April 2-8, 2012 Be in a joyful mood and walk with me Into beginning spring’s cool solitudes. -Jesse Stuart (suggested by Loretta Benner)
Lunar phase and lore The Cabbage Butterfly Moon waxes throughout the first week of April, becoming completely full on April 6 at 2:19 p.m. Lunar phase encourages planting of flowers and vegetables that will produce their fruit above the ground, especially when the moon enters Scorpio on April 7.

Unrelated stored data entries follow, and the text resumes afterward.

File: src/rtl/dht11_emulador.sv
// dht11_emulador: DHT11 sensor responder for loopback and controller testbenches.
// Detects the host start pulse on dht_in and answers with the DHT11 preamble
// followed by a 40-bit frame {umidade_int, umidade_dec, temp_int, temp_dec, checksum}.
// Ports: clock, reset (async active-low), habilita (enable start detection),
// dht_in (raw bus level), umidade_int/umidade_dec/temp_int/temp_dec (frame bytes),
// dht_oe (1 = pull bus low), ocupado (response in progress),
// fim_resposta (one-cycle pulse at end of response).
// Optional: DHT11_EMU_ERRO_CHECKSUM_EN adds injeta_erro, which inverts the sent checksum.
module dht11_emulador #(
    parameter int CICLOS_US      = 50,
    parameter int T_START_MIN_US = 1000
) (
    input  logic       clock,
    input  logic       reset,
    input  logic       habilita,
    input  logic       dht_in,
    input  logic [7:0] umidade_int,
    input  logic [7:0] umidade_dec,
    input  logic [7:0] temp_int,
    input  logic [7:0] temp_dec,
`ifdef DHT11_EMU_ERRO_CHECKSUM_EN
    input  logic       injeta_erro,
`endif
    output logic       dht_oe,
    output logic       ocupado,
    output logic       fim_resposta
);
    typedef enum logic [3:0] {
        OCIOSO, MEDE_START, ESPERA_SUBIDA, ATRASO, RESP_BAIXO,
        RESP_ALTO, BIT_BAIXO, BIT_ALTO, FIM_BAIXO
    } estado_t;

    estado_t     estado_q, estado_d;
    logic        sync1_q, s_q;
    logic [15:0] presc_q, presc_d, us_q, us_d, dur;
    logic [5:0]  bit_q, bit_d;
    logic [39:0] quadro_q, quadro_d;
    logic        dht_oe_q, dht_oe_d, fim_q, fim_d;
    logic        tick, fim_fase, entra;
    logic [7:0]  soma, checksum;

    assign soma = umidade_int + umidade_dec + temp_int + temp_dec;
`ifdef DHT11_EMU_ERRO_CHECKSUM_EN
    assign checksum = injeta_erro ? ~soma : soma;
`else
    assign checksum = soma;
`endif

    assign tick = presc_q == 16'(CICLOS_US - 1);
    assign dur  = (estado_q == MEDE_START) ? 16'(T_START_MIN_US) :
                  (estado_q == ATRASO) ? 16'd30 :
                  (estado_q == RESP_BAIXO || estado_q == RESP_ALTO) ? 16'd80 :
                  (estado_q == BIT_ALTO) ? (quadro_q[39] ? 16'd70 : 16'd26) : 16'd50;
    assign fim_fase = tick && (us_q == dur - 16'd1);

    always_comb begin
        estado_d = estado_q;
        case (estado_q)
            OCIOSO:        if (habilita && !s_q) estado_d = MEDE_START;
            MEDE_START:    if (s_q) estado_d = OCIOSO;
                           else if (fim_fase) estado_d = ESPERA_SUBIDA;
            ESPERA_SUBIDA: if (s_q) estado_d = ATRASO;
            ATRASO:        if (fim_fase) estado_d = RESP_BAIXO;
            RESP_BAIXO:    if (fim_fase) estado_d = RESP_ALTO;
            RESP_ALTO:     if (fim_fase) estado_d = BIT_BAIXO;
            BIT_BAIXO:     if (fim_fase) estado_d = BIT_ALTO;
            BIT_ALTO:      if (fim_fase) estado_d = (bit_q == 6'd39) ? FIM_BAIXO : BIT_BAIXO;
            FIM_BAIXO:     if (fim_fase) estado_d = OCIOSO;
            default:       estado_d = OCIOSO;
        endcase
        entra = estado_d != estado_q;
        // The OCIOSO cycle that first saw the low already counts toward the start pulse,
        // so MEDE_START is entered with one cycle pre-counted.
        presc_d = entra ? ((estado_d == MEDE_START && CICLOS_US > 1) ? 16'd1 : 16'd0)
                        : (tick ? 16'd0 : presc_q + 16'd1);
        us_d    = entra ? ((estado_d == MEDE_START && CICLOS_US == 1) ? 16'd1 : 16'd0)
                        : us_q + {15'd0, tick};
        bit_d   = (entra && estado_d == ATRASO) ? 6'd0 :
                  (estado_q == BIT_ALTO && fim_fase) ? bit_q + 6'd1 : bit_q;
        quadro_d = (estado_q == MEDE_START && estado_d == ESPERA_SUBIDA) ?
                       {umidade_int, umidade_dec, temp_int, temp_dec, checksum} :
                   (estado_q == BIT_ALTO && fim_fase) ? {quadro_q[38:0], 1'b0} : quadro_q;
        dht_oe_d = estado_d == RESP_BAIXO || estado_d == BIT_BAIXO || estado_d == FIM_BAIXO;
        fim_d    = estado_q == FIM_BAIXO && fim_fase;
    end

    always_ff @(posedge clock or negedge reset) begin
        if (!reset) begin
            sync1_q  <= 1'b1;
            s_q      <= 1'b1;
            estado_q <= OCIOSO;
            presc_q  <= '0;
            us_q     <= '0;
            bit_q    <= '0;
            quadro_q <= '0;
            dht_oe_q <= 1'b0;
            fim_q    <= 1'b0;
        end else begin
            sync1_q  <= dht_in;
            s_q      <= sync1_q;
            estado_q <= estado_d;
            presc_q  <= presc_d;
            us_q     <= us_d;
            bit_q    <= bit_d;
            quadro_q <= quadro_d;
            dht_oe_q <= dht_oe_d;
            fim_q    <= fim_d;
        end
    end

    assign dht_oe       = dht_oe_q;
    assign fim_resposta = fim_q;
    assign ocupado      = !(estado_q == OCIOSO || estado_q == MEDE_START);
endmodule

File: config.mk
export PLATFORM = sky130hd
export DESIGN_NAME = dht11_emulador
export DESIGN_NICKNAME = d
export VERILOG_FILES = /design/src/rtl/dht11_emulador.sv
export SDC_FILE = /design/constraint.sdc
export NUM_CORES = 1
export LEC_CHECK = 0
export BUFFER_PORTS_ARGS = -buffer_cell sky130_fd_sc_hd__buf_2
export CAP_MARGIN = 15
export CORE_ASPECT_RATIO = 0.5
export CORE_MARGIN = 3
export CORE_UTILIZATION = 61
export DETAILED_ROUTE_END_ITERATION = 8
export PLACE_DENSITY = 0.91
export RECOVER_POWER = 50
export REMOVE_ABC_BUFFERS = 1
export SKIP_LAST_GASP = 1
export SLEW_MARGIN = 10
export SYNTH_ARGS = -nofsm -noshare
export SYNTH_HDL_FRONTEND = slang
export SYNTH_SLANG_ARGS = --single-unit
File: constraint.sdc
create_clock -name clock -period 3.95 [get_ports clock]
set_clock_uncertainty 0.05 [all_clocks]
set_input_delay 0.395 -clock clock [delete_from_list [all_inputs] [get_ports clock]]
set_output_delay 0.395 -clock clock [all_outputs]
set_load 0.01 [all_outputs]
==> results.md <==
* Initial antenna violation count at 0
* Hold buffers post-CTS at 0
* Clock Sink Count at 86
* Critical R2R Launch: estado_q[2]
* Die width at 137 um
* # resized after CTS at 0
* Sequential area share after synthesis at 41.1%
* CP endpoint kind: flip-flop
* Fin. Hold Viols at 0
* Largest net degree at the start of global routing at 87
* Max Cap Viol at 1
* Failing checks: max-capacitance violations, max-slew violations
* Minimum clock period at 3.39 ns
* Total wire length at 13,400 um
* PD cells at 398 nW/um2
* Most used flip-flop cell after synthesis: dfrtp_1
* Crit path buf inv count at 1
* Commonest cells post-synth: 84 x dfrtp_1, 45 x nor2_1, 30 x a21oi_1
* GP Congestion at 0.910
* Synth Warn # at 0
* First-pass GRT wire length at 22,000 um
* Die Ht at 71.5 um
* TritonRoute pass-1 iters at 8
* Dpl hpwl at 8500 um
* Post-CTS Setup Repair Bufs at 0
* LEAKAGE at 2.35 nW
* Worst Setup SP: estado_q[2]
* Status: complete, but fails checks
* Vias in the first global route at 4,491
* CP max-delay cell: dfrtp_1
* Residual DRC at 0
* Number of buffers created by CTS at 9
* Max Slew Vio Count at 87
* Async SR Flop Fraction at 100%
* # rows at 23
* Worst hold slack at 0.0968 ns
* Post-synth cell types at 57
* CTS clk-pin slew, worst paths at 0.06 ns
* Max-slew headroom at -41.3%
* Core area at 8170 um2
* CP Launch Type: flip-flop
* Clock H-tree levels at 3
* Post-synth top area cell: dfrtp_1
* Setup TNS at 0 ns
* CP Class: flip-flop to flip-flop
* CTS tree: yes
* Worst path required time at 4.12 ns
* RSZ-0062 raised after global routing: false
* Critical Path AT at 3.56 ns
* Via count at 4,541
* Clock Latency Late Sink at 0.35 ns
* Min-Delay Startpoint: dht_in
* Num ports at 39
* Crit-path max FO at 20
* Gr ovfl total at 0
* Vias per inst at 6.71
* Class of the tightest hold or removal check: input port to flip-flop
* Initial Utilization at 64.1%
* Fin nets at 625
* Share of cells above drive strength 1 at 14.2%
* Total GRT Usage at 28.5%
* Cell Chain, Critical Path: nor2_1 > nor3_1 > ha_1 > xnor2_1 > nor4b_1 > o2111a_2 > nand3_2 > buf_4 > o31ai_1 > o21ai_1
* Drt initial violations at 555
* Die area at 9810 um2
* Register area at 2150 um2
* Synth top area share at 40.1%
* Number of flops mapped to enable cells by yosys at 0
* Fillers at 555
* Cells after Synth at 541
* Total power at 2.31 mW
* Port Buf Inserts at 38
* WL/cell at 19.7 um
* Synth area leaders: dfrtp_1 40%, fa_1 5.3%, xnor2_1 3.8%, nor2_1 3.2%, a22oi_1 3.2%
* Clock Tree Root: clkbuf_16
* Largest delay share family, worst path: simple AND/OR/NAND/NOR gates
* Final Setup Violations at 0
* Most common cell in the netlist: dfrtp_1
* Diodes inserted at 0
* VDD IR max at 0.000272 V
* Synthesized flop and latch total at 86
* Crit-path max cell delay at 0.59 ns
* Post-Synthesis Cell Area at 5240 um2
* Clk buf depth at 2
* Synthesized area per cell at 9.69 um2
* Tightest Pin Transition at 2.12 ns
* Routed Antenna Nets at 0
* Period utilization at 85.9%
* Area grow syn2layout at 10.6%
* Max Fclk at 295 MHz
* Area of the multi-input gates at 2820 um2
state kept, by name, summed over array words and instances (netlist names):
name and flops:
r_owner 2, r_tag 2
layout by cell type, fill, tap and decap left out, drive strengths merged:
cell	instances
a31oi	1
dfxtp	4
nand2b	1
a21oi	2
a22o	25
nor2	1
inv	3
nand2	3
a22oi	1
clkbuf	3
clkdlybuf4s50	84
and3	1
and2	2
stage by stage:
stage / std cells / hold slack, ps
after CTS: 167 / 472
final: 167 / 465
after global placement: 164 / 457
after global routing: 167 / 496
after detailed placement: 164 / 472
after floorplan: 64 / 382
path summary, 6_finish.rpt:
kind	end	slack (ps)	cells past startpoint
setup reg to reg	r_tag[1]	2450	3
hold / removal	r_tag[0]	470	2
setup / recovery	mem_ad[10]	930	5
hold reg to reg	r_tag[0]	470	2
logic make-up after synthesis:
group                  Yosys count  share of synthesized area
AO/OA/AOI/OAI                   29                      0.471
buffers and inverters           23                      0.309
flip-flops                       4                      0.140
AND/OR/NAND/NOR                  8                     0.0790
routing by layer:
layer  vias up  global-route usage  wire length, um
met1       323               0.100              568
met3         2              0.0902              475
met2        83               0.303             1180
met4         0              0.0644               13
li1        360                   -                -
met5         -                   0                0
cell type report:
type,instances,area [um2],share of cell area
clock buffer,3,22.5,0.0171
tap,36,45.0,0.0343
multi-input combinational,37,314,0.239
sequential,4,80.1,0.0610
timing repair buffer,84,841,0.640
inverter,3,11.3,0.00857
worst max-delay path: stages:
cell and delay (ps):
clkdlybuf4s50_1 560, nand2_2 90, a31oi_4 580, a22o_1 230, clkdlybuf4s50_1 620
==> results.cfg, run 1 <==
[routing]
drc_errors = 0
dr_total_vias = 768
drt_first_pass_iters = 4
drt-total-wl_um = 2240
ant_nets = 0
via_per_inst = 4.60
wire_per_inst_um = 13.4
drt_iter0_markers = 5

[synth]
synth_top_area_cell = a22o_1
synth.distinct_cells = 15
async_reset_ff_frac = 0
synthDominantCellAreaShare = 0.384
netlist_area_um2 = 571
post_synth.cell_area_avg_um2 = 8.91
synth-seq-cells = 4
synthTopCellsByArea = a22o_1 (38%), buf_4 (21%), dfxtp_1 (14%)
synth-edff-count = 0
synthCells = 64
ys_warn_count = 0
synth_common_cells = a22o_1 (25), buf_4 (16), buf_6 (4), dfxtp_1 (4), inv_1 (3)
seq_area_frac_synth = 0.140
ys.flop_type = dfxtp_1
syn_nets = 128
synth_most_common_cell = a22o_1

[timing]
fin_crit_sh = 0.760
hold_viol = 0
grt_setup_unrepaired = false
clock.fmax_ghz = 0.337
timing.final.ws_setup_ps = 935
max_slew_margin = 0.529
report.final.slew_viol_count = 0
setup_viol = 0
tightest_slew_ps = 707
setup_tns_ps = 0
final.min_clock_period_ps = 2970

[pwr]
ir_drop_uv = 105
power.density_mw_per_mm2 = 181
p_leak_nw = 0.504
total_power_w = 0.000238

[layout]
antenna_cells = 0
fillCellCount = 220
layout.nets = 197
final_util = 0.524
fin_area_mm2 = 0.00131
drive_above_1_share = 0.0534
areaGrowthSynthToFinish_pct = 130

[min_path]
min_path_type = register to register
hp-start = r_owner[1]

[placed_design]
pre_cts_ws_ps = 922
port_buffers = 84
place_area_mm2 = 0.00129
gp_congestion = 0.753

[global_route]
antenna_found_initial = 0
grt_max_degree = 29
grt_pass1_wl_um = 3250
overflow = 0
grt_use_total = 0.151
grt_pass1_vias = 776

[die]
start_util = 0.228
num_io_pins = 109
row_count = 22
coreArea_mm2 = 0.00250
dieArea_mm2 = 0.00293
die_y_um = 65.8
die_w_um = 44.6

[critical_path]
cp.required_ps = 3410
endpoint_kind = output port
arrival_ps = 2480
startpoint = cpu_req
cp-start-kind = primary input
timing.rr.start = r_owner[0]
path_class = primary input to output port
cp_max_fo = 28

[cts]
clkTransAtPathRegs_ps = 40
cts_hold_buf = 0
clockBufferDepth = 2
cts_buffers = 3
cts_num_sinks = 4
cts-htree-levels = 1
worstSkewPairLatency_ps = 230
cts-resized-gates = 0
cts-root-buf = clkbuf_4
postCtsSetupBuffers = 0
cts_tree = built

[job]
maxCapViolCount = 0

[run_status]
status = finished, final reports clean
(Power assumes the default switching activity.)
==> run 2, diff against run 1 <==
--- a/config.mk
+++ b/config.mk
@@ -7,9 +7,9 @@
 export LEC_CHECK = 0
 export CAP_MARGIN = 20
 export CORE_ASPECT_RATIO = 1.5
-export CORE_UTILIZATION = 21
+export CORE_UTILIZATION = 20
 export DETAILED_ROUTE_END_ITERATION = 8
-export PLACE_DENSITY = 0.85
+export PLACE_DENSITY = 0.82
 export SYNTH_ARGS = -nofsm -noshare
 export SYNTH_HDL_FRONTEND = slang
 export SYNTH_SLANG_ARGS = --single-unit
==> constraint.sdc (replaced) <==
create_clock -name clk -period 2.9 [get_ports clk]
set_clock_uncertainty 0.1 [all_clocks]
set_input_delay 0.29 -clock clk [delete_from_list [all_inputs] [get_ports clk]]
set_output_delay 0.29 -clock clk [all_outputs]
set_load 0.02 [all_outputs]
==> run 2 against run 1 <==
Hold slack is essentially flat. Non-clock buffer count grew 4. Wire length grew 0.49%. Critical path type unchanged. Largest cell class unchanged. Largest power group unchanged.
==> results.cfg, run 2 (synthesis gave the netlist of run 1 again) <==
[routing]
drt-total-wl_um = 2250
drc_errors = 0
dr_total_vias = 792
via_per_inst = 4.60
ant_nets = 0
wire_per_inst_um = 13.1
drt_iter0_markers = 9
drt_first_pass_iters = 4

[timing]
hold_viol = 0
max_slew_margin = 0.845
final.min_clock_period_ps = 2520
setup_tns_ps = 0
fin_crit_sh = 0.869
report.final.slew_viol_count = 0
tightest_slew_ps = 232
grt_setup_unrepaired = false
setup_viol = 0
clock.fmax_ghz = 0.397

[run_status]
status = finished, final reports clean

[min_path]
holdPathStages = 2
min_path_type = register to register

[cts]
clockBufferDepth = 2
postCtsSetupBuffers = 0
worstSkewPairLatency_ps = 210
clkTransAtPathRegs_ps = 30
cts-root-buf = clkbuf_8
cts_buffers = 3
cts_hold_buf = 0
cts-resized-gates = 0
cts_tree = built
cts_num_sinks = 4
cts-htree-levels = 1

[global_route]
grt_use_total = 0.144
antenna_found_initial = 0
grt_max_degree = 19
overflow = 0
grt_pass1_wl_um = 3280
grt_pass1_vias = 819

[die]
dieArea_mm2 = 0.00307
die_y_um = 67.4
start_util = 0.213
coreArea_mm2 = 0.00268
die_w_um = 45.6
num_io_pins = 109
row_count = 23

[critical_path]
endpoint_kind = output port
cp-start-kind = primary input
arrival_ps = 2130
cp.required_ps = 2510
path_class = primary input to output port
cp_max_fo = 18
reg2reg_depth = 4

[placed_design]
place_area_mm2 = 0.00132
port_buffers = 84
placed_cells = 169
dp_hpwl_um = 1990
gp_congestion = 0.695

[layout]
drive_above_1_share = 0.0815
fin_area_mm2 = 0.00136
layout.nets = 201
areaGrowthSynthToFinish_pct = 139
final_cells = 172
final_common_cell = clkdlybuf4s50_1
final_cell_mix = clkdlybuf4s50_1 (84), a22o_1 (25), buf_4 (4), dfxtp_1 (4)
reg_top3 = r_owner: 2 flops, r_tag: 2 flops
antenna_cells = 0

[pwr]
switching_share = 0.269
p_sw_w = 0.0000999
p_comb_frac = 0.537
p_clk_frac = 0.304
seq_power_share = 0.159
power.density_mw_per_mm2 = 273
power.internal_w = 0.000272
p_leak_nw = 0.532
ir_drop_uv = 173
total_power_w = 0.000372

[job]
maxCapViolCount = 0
### config.mk
export PLATFORM = sky130hd
export DESIGN_NAME = normalize_pack_float64_front
export DESIGN_NICKNAME = d
export VERILOG_FILES = /design/src/rtl/normalize_pack_float64_front.sv
export SDC_FILE = /design/constraint.sdc
export NUM_CORES = 1
export LEC_CHECK = 0
export CAP_MARGIN = 40
export CORE_MARGIN = 5
export CORE_UTILIZATION = 38
export CTS_CLUSTER_DIAMETER = 80
export CTS_CLUSTER_SIZE = 30
export DETAILED_ROUTE_END_ITERATION = 10
export GPL_TIMING_DRIVEN = 0
export HOLD_SLACK_MARGIN = 0.12
export PLACE_DENSITY = 0.74
export SLEW_MARGIN = 30
export SYNTH_ARGS = -nofsm -noshare
export SYNTH_HDL_FRONTEND = slang
export SYNTH_SLANG_ARGS = --single-unit
### constraint.sdc
create_clock -name ap_clk -period 5.45 [get_ports ap_clk]
set_input_delay 1.09 -clock ap_clk [delete_from_list [all_inputs] [get_ports ap_clk]]
set_output_delay 1.09 -clock ap_clk [all_outputs]
set_load 0.005 [all_outputs]
**config.mk**
```make
export PLATFORM = sky130hd
export DESIGN_NAME = instr_fetch
export DESIGN_NICKNAME = d
export VERILOG_FILES = /design/src/rtl/instr_fetch.sv
export SDC_FILE = /design/constraint.sdc
export NUM_CORES = 1
export LEC_CHECK = 0
export ABC_AREA = 0
export BUFFER_PORTS_ARGS = -buffer_cell sky130_fd_sc_hd__buf_2
export CAP_MARGIN = 40
export CORE_UTILIZATION = 50
export DETAILED_ROUTE_END_ITERATION = 8
export PLACE_DENSITY = 0.73
export SYNTH_ARGS = -nofsm -noshare
export SYNTH_HDL_FRONTEND = slang
export SYNTH_SLANG_ARGS = --single-unit
```
**constraint.sdc**
```tcl
create_clock -name clk -period 11.2 [get_ports clk]
set_input_delay 2.24 -clock clk [delete_from_list [all_inputs] [get_ports clk]]
set_output_delay 2.24 -clock clk [all_outputs]
set_load 0.03 [all_outputs]
```
**src/rtl/instr_fetch.sv**
```systemverilog
// instr_fetch: instruction fetch stage with a 2-entry in-order buffer.
//
// The fetch pointer (fpc) addresses an instruction memory that returns the
// word combinationally in the same cycle. Fetched {pc, instr} pairs are queued
// in a two-slot circular buffer. The head is presented to the consumer with a
// valid/ready handshake. A branch redirect flushes the buffer and reloads fpc.
//
// Ports:
//   clk       - sole clock; all state updates on the rising edge
//   rst       - synchronous active-high reset
//   fetch_en  - fetch permitted this cycle
//   im_addr   - word address to instruction memory (straight from fpc)
//   im_data   - instruction word at im_addr (same-cycle)
//   br_taken  - redirect request; flushes buffer, loads fpc from br_addr
//   br_addr   - redirect target word address
//   ir_valid  - head entry valid
//   ir_data   - head instruction word (0 when empty)
//   ir_pc     - head instruction address (0 when empty)
//   ir_ready  - consumer accepts head when ir_valid & ir_ready
module instr_fetch #(
    parameter logic [15:0] RESET_PC = 16'h0000
) (
    input  logic        clk,
    input  logic        rst,
    input  logic        fetch_en,
    output logic [15:0] im_addr,
    input  logic [31:0] im_data,
    input  logic        br_taken,
    input  logic [15:0] br_addr,
    output logic        ir_valid,
    output logic [31:0] ir_data,
    output logic [15:0] ir_pc,
    input  logic        ir_ready
);

    typedef enum logic [1:0] {
        EMPTY = 2'd0,
        ONE   = 2'd1,
        FULL  = 2'd2
    } state_t;

    state_t      state_reg, state_next;
    logic [15:0] fpc_reg, fpc_next;
    logic        head_reg, head_next;
    logic        tail;
    logic        push;
    logic        pop;

    logic [15:0] pc_mem    [2];
    logic [31:0] instr_mem [2];

    assign im_addr = fpc_reg;

    always_comb begin
        state_next = state_reg;
        fpc_next   = fpc_reg;
        head_next  = head_reg;

        ir_valid = (state_reg != EMPTY);
        ir_pc    = ir_valid ? pc_mem[head_reg]    : 16'h0000;
        ir_data  = ir_valid ? instr_mem[head_reg] : 32'h0000_0000;

        pop  = ir_valid & ir_ready;
        push = fetch_en & ~br_taken & ((state_reg != FULL) | pop);

        // Tail slot = head + occupancy (mod 2). In FULL with a simultaneous
        // pop, the freed head slot becomes the new tail.
        tail = (state_reg == ONE) ? ~head_reg : head_reg;

        if (br_taken) begin
            // Redirect: drop everything buffered (a concurrent pop is simply
            // consumed along with the rest) and restart at the target.
            state_next = EMPTY;
            head_next  = 1'b0;
            fpc_next   = br_addr;
        end else begin
            if (push) begin
                fpc_next = fpc_reg + 16'd1;
            end
            if (pop) begin
                head_next = ~head_reg;
            end
            case (state_reg)
                EMPTY: begin
                    if (push) begin
                        state_next = ONE;
                    end
                end
                ONE: begin
                    if (push && !pop) begin
                        state_next = FULL;
                    end else if (pop && !push) begin
                        state_next = EMPTY;
                    end
                end
                FULL: begin
                    if (pop && !push) begin
                        state_next = ONE;
                    end
                end
                default: begin
                    state_next = EMPTY;
                end
            endcase
        end
    end

    always_ff @(posedge clk) begin
        if (rst) begin
            state_reg <= EMPTY;
            fpc_reg   <= RESET_PC;
            head_reg  <= 1'b0;
        end else begin
            state_reg <= state_next;
            fpc_reg   <= fpc_next;
            head_reg  <= head_next;
        end
    end

    // Buffer storage needs no reset: contents are masked while EMPTY.
    always_ff @(posedge clk) begin
        if (!rst && push) begin
            pc_mem[tail]    <= fpc_reg;
            instr_mem[tail] <= im_data;
        end
    end

endmodule

```
==> impl_metrics.yaml, run 1 <==
critical_path:
  reg2reg_depth: 4
  end_kind: "output port"
  crit_slowest_cell: "buf_4"
  cpPeakStageDelay_ns: 0.61
  worstPathRequired_ns: 8.96
  path_max_fanout: 48
  r2r_slack_ns: 9.00
  critPathTopFamily: "buffers and inverters"
  crit_arrival_ns: 2.03
  r2r_start: "im_addr[2]"
  crit_type: "reg -> out"
  r2r-end: "im_addr[15]"
  startpoint_type: "flip-flop"
  crit_chain: "buf_4 > mux2i_1 > nor2_1 > buf_2"
  path_buf_inv: 2
routing:
  via_count: 3054
  drc: 0
  drt-total-wl_um: 9020
  viasPerCell: 5.24
  drt_iter0_drc: 114
  wl_per_cell_um: 15.5
  ant_nets: 0
  drt_pre_antenna_iters: 4
sta:
  rsz0062_at_grt: "no"
  fin_hold_ws_ns: 0.529
  finalSetupViolCount: 0
  hold_viol_final: 0
  max_slew_margin: 0.444
  fin_worst_skew_ns: 0.00718
  fmax_mhz: 234
  fin_crit_ns: 4.27
  fin_crit_sh: 0.381
  tns_ns: 0
  slew_violations: 0
  worstMarginPinSlew_ns: 0.834
synth:
  ys_seq_area_frac: 0.697
  syn_inst: 336
  yosysTopAreaCellShare: 0.612
  yosys.area.top_type: "edfxtp_1"
  synthDistinctLibCells: 41
  syn_avg_cell_area_sq_um: 14.0
  synthTopCellsByArea: "edfxtp_1 (61%), mux2i_1 (11%), dfxtp_1 (8.5%), nor2_1 (5.0%), xnor2_1 (1.3%)"
  ys_warn_count: 0
  synth_nets: 390
  synth-seq-cells: 116
  syn_area_sq_um: 4710
clocking:
  cts-root-buf: "clkbuf_8"
  cts_buffer_depth: 2
  holdBufCountCts: 0
  h-tree-depth: 4
  clkTransAtPathRegs_ns: 0.05
  cts_inserted_buffers: 17
  cts_resized: 0
  cts_tree: "yes"
  clk_latency_ns: 0.49
  cts_setup_buffers: 0
  cts_sinks: 116
power:
  pwr-share-clk: 0.471
  p_total_mw: 1.07
  p_sw_mw: 0.235
  internal_power_mw: 0.839
  leakagePower_nw: 2.27
  pwr-share-comb: 0.072
  peakVddDrop_v: 0.000101
  seqPwrFrac: 0.457
  power_density_nw_per_um2: 179
  p_sw_frac: 0.219
place:
  dpl.hpwl_um: 5730
  dp.cells: 551
  port_buffers: 117
  place_congestion: 0.793
  placed_area_sq_um: 5440
floorplan:
  start_util: 0.512
  io_pins: 118
  fp.dieW_um: 99.1
  fp.coreArea_sq_um: 9200
  dieArea_sq_um: 9820
  placement_rows: 35
  die_h_um: 99.1
outcome:
  outcome: "finished, final reports clean"
worst_hold_path:
  min_path_cells: 0
  worstHoldPathType: "reg -> reg"
  min_from: "im_addr[14]"
  hold_end: "pc_mem[0][14]"
layout:
  final_common_cell: "buf_2"
  fin_nets: 513
  largest_reg_flops: 64
  final_area_sq_um: 6010
  stdcell_count: 583
  drive_above_1_share: 0.339
  layout_common_cells: "buf_2 (117), edfxtp_1 (96), nor2_1 (62)"
  diodes: 0
  largest-register: "instr_mem"
  syn2layout_area_growth_pct: 27.6
global_route:
  grt_pass1_vias: 2939
  grt_pass1_wl_um: 14100
  global_route.usage.total: 0.191
  grt_overflow: 0
  grt_max_degree: 49
  antenna_found_initial: 0
flow_run:
  maxCapViolCount: 0
==> worst register-to-register path: cells and delay by family, from the launching register on <==
family / cells / cell delay (ns)
AND/OR/NAND/NOR: 3 / 1.41
AO/OA/AOI/OAI: 1 / 0.25
flip-flops: 1 / 0.47
==> power by group through the flow <==
stage          Clock, mW  Sequential [mW]  Combinational [mW]
4_1_cts            0.516            0.491              0.0784
6_report           0.506            0.491              0.0774
3_3_place_gp           0            0.499              0.0752
2_1_floorplan          0            0.506              0.0404
3_5_place_dp           0            0.500              0.0781
5_1_grt            0.532            0.492              0.0835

Rising in the afternoon and setting before dawn, the moon moves overhead late in the evening next week, making that the best time for fishing. After-dark angling should be most productive as the barometer falls in advance of cool front due to arrive around April 6. Full moon is expected to make next weekend especially troublesome for health care workers and public service employees. If you are having a difficult relationship with pets, livestock or lovers, the weekend of April 7-8 may be the roughest of the month. At 10 o’clock tonight, the twins of Gemini are almost overhead. To their west, almost directly above Orion, the brightest star is Capella. Along the southwestern horizon, the most prominent star is Sirius, the Dog Star of middle summer. Hercules is rising in the east. Before dawn, the sky looks like early August: Hercules has moved to the center of the sky. The Summer Triangle, which includes Vega, Altair and Deneb, is just a little behind Hercules; that is, to his east. The rich band of the Milky Way passes through the Triangle, separating it from autumn’s Pegasus, the Great Square.
Weather patterns
Two major weather systems, one arriving on April 2 and another coming in on April 6, usually dominate the first quarter of the month, and these fronts bring each day of the period a 40 percent chance for precipitation.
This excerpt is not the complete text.